■ Task prompt
Whenever a line below includes the string "registers", show it.

Saved data entries:
--- START ---
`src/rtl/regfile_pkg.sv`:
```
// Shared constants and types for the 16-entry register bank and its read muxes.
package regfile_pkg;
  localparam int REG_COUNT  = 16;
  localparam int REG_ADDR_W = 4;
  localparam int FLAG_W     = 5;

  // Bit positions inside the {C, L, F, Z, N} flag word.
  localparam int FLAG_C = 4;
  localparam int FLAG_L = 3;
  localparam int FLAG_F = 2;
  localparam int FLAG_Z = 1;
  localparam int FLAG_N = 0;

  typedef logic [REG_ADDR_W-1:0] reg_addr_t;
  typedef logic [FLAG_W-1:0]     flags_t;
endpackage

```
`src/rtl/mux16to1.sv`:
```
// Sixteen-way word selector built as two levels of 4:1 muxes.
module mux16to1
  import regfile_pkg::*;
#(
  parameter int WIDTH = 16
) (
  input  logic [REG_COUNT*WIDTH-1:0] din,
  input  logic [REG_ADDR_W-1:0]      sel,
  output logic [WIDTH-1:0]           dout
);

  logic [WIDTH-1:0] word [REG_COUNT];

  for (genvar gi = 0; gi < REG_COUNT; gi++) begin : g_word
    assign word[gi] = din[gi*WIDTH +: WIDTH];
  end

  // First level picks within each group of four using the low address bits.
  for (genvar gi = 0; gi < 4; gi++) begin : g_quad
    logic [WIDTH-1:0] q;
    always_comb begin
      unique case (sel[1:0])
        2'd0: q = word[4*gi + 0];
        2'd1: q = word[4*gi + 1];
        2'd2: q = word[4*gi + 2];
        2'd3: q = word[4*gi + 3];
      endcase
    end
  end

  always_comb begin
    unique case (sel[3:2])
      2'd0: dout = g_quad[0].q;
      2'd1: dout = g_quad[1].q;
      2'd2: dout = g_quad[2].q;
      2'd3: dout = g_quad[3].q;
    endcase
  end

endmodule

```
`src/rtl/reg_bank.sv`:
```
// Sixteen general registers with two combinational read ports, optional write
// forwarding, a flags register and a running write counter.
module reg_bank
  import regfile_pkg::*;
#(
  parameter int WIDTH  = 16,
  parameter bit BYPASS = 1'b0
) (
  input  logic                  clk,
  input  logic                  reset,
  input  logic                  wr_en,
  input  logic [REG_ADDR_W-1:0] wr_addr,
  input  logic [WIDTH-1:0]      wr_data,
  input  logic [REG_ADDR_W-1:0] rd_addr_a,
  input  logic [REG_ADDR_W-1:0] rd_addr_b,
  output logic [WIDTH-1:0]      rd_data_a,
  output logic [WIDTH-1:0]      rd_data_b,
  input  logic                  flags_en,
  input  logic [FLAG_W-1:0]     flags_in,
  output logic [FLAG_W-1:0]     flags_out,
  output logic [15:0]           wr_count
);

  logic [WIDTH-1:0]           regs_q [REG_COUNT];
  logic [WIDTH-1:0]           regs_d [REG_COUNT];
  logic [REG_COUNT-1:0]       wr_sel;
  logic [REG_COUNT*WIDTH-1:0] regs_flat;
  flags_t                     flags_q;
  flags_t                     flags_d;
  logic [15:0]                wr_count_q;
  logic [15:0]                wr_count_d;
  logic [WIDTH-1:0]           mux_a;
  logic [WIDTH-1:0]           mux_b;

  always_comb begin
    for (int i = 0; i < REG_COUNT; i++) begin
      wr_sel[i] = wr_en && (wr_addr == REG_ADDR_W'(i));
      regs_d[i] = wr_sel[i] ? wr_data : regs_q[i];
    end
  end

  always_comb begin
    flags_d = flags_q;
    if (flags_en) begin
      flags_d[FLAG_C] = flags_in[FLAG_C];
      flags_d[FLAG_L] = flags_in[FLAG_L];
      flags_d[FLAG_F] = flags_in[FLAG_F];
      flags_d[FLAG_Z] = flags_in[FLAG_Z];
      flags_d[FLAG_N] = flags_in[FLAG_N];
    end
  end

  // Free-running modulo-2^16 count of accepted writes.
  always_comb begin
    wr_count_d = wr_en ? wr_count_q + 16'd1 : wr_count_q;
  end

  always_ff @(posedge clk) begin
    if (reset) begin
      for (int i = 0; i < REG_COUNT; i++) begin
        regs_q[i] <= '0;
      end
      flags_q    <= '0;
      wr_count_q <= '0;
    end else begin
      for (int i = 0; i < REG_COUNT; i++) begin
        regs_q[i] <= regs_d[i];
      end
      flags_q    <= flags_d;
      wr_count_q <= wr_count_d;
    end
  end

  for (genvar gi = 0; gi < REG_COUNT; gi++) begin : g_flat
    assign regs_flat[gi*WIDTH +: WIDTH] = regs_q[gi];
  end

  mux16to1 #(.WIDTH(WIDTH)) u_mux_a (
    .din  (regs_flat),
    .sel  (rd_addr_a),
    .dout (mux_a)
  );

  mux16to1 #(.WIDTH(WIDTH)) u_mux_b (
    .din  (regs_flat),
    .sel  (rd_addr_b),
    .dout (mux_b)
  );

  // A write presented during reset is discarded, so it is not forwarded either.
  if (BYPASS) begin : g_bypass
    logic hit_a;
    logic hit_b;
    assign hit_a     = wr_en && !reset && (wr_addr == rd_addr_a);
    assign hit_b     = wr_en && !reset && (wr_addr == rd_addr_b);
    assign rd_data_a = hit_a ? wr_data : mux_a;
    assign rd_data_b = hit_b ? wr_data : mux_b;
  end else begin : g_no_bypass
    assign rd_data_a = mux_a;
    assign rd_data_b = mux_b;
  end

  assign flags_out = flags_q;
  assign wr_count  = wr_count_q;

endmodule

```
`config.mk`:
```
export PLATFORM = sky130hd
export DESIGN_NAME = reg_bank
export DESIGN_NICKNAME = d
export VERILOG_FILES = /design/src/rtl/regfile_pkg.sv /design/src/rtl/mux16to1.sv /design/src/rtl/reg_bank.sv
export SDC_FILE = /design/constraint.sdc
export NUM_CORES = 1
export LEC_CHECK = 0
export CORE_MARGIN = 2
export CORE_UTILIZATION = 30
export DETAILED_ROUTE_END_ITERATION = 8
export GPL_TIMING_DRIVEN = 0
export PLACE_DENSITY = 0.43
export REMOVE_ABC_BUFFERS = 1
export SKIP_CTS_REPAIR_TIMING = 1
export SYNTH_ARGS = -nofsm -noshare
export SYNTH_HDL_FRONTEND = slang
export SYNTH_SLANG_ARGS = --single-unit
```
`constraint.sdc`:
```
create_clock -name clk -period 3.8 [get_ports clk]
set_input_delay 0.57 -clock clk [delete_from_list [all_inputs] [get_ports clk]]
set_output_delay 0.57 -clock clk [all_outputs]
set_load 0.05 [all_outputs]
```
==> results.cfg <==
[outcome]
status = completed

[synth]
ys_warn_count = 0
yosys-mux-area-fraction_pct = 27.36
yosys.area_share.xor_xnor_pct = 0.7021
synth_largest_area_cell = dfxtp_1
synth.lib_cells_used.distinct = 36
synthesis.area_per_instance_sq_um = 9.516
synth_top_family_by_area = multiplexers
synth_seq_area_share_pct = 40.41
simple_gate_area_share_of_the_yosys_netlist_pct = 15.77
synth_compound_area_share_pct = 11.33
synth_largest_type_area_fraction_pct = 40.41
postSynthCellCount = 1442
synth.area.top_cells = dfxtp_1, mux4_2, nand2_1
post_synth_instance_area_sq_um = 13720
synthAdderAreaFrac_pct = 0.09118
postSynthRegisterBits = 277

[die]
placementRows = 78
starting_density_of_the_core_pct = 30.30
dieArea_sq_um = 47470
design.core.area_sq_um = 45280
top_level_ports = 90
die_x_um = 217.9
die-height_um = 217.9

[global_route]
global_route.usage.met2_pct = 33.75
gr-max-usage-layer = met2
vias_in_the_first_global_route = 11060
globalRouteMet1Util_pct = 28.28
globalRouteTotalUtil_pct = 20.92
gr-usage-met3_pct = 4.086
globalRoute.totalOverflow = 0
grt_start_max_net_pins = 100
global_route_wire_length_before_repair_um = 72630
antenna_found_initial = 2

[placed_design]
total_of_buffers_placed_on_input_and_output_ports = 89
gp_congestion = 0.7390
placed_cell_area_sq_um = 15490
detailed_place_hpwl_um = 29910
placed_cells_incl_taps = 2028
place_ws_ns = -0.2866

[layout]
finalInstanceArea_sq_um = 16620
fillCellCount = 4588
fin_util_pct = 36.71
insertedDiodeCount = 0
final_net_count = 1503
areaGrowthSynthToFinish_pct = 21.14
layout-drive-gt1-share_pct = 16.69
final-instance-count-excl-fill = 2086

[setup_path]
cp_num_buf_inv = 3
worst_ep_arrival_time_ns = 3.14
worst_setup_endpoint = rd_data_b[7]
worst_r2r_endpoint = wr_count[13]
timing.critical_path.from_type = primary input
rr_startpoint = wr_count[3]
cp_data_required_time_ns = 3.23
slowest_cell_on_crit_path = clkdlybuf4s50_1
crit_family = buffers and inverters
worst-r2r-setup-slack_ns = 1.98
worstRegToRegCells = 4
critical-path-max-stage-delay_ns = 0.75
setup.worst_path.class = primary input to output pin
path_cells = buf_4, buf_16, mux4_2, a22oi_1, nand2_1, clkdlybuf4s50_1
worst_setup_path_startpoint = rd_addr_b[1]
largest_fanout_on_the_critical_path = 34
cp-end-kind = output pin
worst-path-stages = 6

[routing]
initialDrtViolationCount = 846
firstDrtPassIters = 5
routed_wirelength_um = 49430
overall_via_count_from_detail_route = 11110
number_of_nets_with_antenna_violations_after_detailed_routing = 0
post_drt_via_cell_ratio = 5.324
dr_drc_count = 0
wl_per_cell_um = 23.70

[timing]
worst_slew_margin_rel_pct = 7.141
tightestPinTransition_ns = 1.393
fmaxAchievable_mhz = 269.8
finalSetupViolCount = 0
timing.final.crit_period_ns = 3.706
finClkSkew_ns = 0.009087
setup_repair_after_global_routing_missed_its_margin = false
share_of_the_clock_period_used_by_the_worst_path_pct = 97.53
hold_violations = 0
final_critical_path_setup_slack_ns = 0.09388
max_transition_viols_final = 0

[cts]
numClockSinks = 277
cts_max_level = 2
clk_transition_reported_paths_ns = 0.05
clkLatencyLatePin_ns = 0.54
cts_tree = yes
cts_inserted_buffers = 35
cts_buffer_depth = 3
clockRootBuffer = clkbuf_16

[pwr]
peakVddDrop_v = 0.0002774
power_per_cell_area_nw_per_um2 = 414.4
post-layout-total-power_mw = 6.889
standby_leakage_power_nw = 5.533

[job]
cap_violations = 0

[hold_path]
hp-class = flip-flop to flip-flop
--- END ---
--- START ---
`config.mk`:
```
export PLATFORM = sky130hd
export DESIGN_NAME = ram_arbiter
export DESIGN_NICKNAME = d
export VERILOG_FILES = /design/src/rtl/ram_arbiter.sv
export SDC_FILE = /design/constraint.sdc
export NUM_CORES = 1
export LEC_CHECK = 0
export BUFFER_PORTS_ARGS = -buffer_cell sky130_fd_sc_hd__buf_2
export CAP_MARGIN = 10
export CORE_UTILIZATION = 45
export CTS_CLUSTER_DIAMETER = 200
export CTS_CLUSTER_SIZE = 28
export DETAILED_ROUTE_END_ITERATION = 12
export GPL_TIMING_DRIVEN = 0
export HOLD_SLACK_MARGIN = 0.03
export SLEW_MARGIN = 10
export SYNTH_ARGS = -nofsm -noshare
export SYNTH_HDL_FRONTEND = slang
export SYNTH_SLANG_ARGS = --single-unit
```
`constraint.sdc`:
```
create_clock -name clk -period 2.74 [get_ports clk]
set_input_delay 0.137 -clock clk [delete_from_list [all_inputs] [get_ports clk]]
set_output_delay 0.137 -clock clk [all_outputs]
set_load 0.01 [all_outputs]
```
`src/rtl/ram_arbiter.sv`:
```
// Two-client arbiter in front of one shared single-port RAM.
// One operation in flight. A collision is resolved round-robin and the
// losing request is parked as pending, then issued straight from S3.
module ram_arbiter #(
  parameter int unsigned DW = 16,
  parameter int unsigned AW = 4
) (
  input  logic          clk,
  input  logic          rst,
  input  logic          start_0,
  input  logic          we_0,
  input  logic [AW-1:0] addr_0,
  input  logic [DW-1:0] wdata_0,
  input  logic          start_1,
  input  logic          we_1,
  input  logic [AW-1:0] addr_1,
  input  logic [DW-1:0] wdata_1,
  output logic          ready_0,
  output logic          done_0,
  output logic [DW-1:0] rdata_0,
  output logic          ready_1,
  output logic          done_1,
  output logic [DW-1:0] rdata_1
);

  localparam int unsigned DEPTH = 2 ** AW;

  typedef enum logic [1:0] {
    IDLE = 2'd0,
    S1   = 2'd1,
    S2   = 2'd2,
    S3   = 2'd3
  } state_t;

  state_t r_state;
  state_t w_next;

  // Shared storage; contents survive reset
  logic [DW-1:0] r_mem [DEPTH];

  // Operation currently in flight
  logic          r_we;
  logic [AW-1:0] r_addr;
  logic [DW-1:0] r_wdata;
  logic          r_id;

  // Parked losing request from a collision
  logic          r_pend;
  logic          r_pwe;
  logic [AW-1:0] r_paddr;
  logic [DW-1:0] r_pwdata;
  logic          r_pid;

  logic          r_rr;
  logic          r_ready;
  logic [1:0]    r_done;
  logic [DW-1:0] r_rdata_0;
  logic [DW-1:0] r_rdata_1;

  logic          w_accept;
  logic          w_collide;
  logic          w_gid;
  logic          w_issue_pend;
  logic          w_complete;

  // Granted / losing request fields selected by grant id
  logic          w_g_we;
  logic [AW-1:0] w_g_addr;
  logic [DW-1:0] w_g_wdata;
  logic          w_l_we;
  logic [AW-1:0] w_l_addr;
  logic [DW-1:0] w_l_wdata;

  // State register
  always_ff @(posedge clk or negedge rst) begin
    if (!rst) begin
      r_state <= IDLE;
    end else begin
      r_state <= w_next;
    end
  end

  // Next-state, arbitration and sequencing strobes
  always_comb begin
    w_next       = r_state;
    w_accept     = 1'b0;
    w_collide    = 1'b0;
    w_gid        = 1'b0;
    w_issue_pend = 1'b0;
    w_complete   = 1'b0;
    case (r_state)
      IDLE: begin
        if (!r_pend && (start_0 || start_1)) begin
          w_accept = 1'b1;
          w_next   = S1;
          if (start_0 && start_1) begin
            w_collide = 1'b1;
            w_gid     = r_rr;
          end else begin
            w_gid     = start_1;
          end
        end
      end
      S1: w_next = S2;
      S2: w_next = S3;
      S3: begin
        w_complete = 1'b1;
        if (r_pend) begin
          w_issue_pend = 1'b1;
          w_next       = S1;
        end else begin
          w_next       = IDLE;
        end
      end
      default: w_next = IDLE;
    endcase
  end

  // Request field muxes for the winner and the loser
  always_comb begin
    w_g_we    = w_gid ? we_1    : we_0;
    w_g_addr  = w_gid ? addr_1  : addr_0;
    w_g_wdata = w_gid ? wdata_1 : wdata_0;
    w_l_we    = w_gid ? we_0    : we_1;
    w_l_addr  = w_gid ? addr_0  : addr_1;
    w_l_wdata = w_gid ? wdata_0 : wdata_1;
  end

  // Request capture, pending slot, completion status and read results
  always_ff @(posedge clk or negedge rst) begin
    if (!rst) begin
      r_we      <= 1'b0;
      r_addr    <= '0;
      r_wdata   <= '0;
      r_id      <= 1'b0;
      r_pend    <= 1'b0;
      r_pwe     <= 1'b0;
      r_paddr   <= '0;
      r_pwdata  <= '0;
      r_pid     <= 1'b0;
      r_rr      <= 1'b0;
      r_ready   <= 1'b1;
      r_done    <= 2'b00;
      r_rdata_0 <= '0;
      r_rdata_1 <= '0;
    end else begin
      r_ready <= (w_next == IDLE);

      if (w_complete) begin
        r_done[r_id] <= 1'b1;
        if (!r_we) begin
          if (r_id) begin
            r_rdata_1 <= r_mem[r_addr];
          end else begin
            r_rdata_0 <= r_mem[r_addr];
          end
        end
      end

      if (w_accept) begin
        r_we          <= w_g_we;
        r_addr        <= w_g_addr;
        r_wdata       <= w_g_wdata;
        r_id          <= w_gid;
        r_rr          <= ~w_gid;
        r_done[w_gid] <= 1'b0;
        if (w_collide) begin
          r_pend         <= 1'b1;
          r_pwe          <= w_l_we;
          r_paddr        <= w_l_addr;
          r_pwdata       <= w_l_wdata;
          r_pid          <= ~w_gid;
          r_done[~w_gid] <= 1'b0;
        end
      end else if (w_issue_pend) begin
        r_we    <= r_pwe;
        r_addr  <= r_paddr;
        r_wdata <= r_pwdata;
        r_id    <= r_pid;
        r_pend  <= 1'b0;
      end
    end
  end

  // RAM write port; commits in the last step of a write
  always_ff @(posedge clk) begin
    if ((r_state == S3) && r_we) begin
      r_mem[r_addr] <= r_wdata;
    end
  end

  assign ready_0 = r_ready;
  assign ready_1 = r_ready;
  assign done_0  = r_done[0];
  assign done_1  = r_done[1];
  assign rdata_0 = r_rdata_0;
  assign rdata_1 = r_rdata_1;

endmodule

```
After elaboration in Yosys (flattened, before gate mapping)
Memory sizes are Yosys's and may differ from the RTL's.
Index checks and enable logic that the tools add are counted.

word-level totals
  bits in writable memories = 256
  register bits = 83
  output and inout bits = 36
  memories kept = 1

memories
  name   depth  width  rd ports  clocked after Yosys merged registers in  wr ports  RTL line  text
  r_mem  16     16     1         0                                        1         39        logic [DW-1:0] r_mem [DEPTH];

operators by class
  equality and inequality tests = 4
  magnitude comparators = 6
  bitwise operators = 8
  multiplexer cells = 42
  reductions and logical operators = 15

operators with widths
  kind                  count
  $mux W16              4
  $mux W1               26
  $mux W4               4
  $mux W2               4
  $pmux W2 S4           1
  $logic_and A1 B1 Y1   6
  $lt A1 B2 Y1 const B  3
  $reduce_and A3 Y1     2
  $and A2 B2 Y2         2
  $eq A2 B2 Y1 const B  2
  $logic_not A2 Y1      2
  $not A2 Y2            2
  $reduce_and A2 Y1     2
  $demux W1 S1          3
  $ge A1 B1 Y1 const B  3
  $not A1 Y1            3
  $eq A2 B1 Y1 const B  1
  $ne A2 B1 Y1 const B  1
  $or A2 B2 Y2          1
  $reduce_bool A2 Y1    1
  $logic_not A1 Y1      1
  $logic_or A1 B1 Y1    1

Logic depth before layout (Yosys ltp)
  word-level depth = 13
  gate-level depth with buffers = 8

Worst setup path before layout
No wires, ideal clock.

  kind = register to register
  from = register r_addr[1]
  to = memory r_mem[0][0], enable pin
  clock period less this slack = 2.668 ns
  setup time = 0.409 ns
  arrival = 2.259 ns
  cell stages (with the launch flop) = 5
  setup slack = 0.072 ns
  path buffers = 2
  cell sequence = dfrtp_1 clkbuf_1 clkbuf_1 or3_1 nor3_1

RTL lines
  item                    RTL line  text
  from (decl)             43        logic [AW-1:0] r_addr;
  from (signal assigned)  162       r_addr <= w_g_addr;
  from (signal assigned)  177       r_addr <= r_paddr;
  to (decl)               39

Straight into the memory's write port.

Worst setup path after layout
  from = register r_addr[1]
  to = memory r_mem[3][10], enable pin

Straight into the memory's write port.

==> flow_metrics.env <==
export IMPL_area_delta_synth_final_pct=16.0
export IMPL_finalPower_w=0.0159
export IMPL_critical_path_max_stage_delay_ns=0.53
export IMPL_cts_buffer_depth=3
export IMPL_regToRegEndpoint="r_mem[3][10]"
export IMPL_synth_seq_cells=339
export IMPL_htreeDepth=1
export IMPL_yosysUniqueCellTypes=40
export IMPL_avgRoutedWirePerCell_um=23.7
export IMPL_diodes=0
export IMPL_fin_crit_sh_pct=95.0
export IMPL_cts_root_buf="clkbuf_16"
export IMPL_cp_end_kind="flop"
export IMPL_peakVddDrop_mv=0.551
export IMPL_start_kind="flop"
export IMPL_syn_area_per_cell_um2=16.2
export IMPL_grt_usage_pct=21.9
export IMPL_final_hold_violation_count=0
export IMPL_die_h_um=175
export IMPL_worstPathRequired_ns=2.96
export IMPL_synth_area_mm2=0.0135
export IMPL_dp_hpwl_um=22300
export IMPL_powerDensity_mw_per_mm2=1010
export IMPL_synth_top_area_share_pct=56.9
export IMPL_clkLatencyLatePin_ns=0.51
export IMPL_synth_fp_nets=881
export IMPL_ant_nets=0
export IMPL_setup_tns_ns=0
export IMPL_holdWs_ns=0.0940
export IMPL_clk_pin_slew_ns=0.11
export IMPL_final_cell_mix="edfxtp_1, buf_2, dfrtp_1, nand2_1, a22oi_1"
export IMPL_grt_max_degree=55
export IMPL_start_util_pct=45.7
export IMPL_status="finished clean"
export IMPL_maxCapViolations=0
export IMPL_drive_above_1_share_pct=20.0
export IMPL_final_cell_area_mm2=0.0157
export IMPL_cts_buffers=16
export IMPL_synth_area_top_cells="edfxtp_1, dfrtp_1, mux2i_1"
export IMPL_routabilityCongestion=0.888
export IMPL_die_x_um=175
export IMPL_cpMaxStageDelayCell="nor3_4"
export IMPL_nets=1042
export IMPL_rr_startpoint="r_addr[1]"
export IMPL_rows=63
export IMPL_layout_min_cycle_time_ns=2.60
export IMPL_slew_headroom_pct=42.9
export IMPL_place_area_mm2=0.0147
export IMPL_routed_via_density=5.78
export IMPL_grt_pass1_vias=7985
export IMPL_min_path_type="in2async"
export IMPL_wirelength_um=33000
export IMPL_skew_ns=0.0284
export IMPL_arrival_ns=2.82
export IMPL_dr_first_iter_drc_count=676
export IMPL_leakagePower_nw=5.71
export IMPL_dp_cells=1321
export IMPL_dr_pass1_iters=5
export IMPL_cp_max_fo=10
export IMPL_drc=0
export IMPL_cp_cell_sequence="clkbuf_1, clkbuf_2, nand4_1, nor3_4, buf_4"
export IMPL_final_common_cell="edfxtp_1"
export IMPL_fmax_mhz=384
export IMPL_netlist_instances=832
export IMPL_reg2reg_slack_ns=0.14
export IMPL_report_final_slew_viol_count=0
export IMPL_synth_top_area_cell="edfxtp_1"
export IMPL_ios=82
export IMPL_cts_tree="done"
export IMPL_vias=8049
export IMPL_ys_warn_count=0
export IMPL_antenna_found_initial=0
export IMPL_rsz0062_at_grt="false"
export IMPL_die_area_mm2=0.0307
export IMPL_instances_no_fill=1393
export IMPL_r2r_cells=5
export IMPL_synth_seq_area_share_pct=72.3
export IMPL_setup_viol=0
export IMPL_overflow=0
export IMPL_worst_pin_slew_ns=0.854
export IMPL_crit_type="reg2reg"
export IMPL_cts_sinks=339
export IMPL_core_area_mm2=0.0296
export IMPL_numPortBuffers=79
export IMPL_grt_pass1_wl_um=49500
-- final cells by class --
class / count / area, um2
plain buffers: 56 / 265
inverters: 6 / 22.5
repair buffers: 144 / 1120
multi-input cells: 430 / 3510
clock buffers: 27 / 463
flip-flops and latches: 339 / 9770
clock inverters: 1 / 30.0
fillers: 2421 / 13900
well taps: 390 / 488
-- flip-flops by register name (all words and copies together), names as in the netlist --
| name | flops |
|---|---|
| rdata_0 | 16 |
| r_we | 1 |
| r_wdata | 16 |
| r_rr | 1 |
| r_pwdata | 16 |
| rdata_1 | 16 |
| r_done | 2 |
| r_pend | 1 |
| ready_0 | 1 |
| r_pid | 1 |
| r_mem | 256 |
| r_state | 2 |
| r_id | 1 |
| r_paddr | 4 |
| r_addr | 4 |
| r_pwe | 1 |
--- END ---
■ Solution for this problem
// Sixteen general registers with two combinational read ports, optional write
  name   depth  width  rd ports  clocked after Yosys merged registers in  wr ports  RTL line  text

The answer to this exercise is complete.